WORK ITEM: State only how many lines of the records contain the string "than".

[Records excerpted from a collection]
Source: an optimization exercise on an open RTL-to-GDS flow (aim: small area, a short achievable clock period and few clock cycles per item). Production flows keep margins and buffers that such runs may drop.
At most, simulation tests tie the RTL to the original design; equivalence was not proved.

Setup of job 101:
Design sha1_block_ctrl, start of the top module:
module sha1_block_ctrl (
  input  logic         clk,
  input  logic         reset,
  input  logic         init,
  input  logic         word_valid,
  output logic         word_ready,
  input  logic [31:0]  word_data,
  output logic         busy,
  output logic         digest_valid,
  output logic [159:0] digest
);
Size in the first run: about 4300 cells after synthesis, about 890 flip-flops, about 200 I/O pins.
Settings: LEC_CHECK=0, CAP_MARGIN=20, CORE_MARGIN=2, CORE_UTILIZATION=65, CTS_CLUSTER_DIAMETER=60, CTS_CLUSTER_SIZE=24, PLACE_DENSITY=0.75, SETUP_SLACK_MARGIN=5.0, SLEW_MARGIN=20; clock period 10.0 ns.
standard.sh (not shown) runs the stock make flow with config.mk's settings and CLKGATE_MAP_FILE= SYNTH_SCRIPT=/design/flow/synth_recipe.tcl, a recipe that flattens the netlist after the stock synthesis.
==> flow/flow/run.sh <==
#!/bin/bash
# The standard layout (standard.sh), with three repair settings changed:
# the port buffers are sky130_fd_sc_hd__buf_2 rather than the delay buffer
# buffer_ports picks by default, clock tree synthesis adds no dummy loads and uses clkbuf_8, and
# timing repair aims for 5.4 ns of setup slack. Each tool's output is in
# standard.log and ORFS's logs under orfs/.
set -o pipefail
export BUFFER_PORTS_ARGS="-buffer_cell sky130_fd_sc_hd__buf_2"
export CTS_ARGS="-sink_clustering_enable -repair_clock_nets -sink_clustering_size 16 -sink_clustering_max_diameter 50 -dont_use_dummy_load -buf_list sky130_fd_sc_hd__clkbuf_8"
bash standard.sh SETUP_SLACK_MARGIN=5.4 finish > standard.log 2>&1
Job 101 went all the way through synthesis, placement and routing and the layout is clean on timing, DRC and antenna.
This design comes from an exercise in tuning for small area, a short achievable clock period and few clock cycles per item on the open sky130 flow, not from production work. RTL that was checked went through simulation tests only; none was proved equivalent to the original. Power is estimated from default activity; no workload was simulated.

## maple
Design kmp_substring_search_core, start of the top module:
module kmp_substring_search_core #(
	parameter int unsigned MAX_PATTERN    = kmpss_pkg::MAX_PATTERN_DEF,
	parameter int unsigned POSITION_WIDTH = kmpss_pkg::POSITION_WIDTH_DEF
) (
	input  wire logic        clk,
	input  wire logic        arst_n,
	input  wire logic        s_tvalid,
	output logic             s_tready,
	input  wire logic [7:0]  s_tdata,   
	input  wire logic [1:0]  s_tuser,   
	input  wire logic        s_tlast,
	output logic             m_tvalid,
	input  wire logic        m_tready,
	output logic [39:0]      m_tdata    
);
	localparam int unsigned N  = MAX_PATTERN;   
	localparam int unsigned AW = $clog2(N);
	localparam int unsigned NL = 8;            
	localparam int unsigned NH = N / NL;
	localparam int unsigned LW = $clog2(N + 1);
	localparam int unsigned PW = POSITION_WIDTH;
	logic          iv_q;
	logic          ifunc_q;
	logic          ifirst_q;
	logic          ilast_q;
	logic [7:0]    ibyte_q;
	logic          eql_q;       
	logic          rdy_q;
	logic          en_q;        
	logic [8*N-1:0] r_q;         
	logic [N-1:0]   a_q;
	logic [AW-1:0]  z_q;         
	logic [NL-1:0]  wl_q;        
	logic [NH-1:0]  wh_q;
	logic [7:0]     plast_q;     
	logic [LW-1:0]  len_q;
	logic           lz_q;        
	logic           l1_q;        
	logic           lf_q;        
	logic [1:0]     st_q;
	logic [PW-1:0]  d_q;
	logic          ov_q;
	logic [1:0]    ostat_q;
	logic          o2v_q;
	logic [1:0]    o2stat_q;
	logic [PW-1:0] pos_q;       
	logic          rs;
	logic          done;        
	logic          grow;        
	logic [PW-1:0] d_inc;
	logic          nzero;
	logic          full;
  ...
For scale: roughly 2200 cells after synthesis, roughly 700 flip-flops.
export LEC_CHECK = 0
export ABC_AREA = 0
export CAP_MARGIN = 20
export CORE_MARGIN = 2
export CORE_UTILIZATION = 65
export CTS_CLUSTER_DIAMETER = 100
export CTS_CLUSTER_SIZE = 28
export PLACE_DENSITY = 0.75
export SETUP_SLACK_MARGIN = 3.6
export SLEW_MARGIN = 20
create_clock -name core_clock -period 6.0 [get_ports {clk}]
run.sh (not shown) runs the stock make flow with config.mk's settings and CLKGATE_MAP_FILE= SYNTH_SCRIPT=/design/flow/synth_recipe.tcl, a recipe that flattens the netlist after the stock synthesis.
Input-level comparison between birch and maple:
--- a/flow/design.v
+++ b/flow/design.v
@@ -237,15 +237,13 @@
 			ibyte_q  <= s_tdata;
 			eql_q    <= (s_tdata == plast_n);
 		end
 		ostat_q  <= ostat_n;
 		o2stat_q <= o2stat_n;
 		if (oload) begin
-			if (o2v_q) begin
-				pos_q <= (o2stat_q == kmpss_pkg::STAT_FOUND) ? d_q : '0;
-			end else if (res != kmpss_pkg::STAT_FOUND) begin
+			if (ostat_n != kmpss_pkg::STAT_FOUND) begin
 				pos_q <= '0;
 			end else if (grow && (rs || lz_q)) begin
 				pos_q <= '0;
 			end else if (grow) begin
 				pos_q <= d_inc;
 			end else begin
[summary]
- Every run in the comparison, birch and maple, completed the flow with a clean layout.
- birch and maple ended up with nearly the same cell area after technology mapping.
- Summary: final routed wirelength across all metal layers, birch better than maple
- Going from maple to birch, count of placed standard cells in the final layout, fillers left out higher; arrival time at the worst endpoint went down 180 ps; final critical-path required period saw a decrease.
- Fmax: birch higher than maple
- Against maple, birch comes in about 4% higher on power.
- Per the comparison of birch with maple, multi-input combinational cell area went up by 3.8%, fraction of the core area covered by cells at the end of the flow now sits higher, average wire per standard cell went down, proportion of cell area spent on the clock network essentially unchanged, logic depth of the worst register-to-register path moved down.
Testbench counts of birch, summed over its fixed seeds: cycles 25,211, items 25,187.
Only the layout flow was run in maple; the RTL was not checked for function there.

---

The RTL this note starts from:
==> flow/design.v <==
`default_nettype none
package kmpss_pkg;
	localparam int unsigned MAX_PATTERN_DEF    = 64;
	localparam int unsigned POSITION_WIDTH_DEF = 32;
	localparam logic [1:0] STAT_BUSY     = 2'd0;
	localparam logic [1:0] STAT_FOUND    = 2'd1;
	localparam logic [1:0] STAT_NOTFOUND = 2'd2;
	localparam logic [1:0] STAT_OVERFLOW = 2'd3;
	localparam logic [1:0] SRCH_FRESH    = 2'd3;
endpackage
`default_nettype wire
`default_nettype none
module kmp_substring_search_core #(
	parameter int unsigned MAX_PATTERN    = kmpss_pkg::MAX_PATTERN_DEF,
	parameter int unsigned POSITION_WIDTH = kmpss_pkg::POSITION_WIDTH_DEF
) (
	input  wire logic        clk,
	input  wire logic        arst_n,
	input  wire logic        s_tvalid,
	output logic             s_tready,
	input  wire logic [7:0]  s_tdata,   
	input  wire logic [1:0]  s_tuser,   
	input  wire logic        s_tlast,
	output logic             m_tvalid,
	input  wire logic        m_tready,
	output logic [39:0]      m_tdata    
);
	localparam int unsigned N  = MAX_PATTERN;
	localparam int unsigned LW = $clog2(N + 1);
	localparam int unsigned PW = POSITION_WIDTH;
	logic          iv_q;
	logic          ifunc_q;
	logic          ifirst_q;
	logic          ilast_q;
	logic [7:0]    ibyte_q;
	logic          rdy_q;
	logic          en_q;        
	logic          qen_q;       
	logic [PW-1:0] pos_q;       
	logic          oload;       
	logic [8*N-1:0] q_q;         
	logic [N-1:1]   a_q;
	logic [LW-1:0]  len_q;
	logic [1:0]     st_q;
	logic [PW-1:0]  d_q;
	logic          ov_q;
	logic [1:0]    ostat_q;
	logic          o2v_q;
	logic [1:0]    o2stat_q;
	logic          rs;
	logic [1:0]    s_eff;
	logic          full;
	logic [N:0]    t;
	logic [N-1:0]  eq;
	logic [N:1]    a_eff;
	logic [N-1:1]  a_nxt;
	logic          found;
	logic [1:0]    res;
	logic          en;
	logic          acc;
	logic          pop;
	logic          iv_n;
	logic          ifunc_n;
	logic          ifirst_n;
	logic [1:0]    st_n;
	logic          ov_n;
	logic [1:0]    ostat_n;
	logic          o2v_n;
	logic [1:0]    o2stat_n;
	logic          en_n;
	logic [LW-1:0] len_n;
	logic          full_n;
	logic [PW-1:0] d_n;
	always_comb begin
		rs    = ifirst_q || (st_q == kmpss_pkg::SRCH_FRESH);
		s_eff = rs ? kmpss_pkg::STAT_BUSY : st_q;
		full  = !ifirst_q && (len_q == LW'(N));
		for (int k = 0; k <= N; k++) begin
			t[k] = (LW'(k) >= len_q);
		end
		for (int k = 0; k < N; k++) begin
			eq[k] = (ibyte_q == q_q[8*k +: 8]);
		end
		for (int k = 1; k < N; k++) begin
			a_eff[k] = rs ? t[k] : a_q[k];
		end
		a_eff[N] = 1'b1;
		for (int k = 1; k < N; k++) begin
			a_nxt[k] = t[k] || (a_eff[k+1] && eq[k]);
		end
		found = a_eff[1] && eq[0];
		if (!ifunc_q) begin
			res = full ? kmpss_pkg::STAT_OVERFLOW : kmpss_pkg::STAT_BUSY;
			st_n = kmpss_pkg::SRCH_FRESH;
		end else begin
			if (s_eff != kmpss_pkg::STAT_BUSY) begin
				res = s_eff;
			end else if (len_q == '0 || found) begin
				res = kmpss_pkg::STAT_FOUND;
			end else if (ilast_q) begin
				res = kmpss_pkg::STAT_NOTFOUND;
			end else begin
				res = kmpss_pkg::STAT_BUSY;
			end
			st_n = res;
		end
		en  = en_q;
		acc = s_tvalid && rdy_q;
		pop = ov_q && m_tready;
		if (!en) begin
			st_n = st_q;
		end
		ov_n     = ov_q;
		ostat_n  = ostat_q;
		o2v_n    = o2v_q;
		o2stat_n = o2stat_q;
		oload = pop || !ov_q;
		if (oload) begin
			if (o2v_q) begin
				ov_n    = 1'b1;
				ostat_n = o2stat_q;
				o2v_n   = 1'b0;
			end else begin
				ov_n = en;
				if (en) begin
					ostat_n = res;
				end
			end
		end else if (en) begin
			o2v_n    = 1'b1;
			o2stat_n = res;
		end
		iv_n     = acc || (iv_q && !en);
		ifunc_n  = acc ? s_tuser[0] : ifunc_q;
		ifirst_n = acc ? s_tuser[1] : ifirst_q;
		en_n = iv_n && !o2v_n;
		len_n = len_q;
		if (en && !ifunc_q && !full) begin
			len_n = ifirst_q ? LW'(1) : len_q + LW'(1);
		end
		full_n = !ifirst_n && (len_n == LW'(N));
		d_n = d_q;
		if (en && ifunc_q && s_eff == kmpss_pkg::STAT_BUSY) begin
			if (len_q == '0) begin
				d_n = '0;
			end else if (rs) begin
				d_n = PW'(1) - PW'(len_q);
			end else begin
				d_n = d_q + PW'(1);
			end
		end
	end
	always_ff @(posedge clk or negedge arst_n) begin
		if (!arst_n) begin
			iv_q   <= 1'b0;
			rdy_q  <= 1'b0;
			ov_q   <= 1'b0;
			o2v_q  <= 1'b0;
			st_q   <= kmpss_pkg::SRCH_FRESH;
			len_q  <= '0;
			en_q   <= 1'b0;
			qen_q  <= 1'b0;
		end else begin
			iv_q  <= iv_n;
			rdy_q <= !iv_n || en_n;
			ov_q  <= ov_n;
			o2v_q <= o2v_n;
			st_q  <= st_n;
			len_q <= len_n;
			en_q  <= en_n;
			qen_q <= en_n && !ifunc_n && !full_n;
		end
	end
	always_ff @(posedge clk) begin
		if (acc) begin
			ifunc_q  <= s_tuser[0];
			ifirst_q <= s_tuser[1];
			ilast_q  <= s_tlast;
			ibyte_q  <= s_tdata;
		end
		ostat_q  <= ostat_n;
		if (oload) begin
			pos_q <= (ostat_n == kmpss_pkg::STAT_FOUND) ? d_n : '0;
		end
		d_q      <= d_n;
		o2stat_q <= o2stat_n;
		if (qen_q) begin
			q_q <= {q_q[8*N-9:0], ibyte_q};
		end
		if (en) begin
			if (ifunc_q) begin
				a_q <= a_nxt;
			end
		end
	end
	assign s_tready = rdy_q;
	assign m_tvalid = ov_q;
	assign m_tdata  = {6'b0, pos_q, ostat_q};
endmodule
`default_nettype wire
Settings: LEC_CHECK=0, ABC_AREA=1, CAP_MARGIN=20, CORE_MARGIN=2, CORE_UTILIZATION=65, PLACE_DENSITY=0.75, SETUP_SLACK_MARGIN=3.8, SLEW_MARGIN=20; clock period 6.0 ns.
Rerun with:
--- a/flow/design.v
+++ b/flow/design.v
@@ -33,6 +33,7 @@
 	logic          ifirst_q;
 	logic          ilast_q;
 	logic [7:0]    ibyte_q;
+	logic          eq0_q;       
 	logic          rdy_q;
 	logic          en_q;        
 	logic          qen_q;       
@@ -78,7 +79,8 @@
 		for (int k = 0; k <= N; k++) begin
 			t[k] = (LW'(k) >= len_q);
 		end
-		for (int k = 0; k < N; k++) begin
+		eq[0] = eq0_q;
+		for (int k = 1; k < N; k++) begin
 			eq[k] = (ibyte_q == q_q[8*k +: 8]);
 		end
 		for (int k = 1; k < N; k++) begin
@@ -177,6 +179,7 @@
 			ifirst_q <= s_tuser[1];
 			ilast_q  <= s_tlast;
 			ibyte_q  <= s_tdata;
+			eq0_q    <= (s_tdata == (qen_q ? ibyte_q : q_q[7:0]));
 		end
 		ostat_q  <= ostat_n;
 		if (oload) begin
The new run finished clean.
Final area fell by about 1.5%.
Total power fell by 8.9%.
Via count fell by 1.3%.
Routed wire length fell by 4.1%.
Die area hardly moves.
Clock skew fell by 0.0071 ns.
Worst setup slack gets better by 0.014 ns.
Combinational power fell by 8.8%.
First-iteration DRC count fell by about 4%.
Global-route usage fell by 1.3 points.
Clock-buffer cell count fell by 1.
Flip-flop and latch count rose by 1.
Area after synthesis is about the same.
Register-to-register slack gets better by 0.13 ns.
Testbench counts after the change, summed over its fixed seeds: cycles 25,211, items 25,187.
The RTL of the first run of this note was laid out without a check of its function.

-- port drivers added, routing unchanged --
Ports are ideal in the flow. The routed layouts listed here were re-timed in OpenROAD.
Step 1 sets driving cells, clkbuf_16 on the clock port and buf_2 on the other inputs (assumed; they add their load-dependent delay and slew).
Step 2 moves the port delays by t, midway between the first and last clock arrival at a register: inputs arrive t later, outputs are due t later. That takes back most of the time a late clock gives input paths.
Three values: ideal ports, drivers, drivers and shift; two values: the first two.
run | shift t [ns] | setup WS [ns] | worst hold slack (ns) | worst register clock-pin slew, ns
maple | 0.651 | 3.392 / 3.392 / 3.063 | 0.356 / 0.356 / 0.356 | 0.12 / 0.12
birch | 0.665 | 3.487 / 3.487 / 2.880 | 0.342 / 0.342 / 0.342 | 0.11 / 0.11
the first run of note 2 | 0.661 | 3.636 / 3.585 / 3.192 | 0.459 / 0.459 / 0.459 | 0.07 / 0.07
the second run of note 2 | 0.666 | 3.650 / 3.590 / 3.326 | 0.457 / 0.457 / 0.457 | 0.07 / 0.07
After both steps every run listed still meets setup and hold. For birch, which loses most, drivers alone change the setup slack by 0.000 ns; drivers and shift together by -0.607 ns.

ANSWER SECTION: 3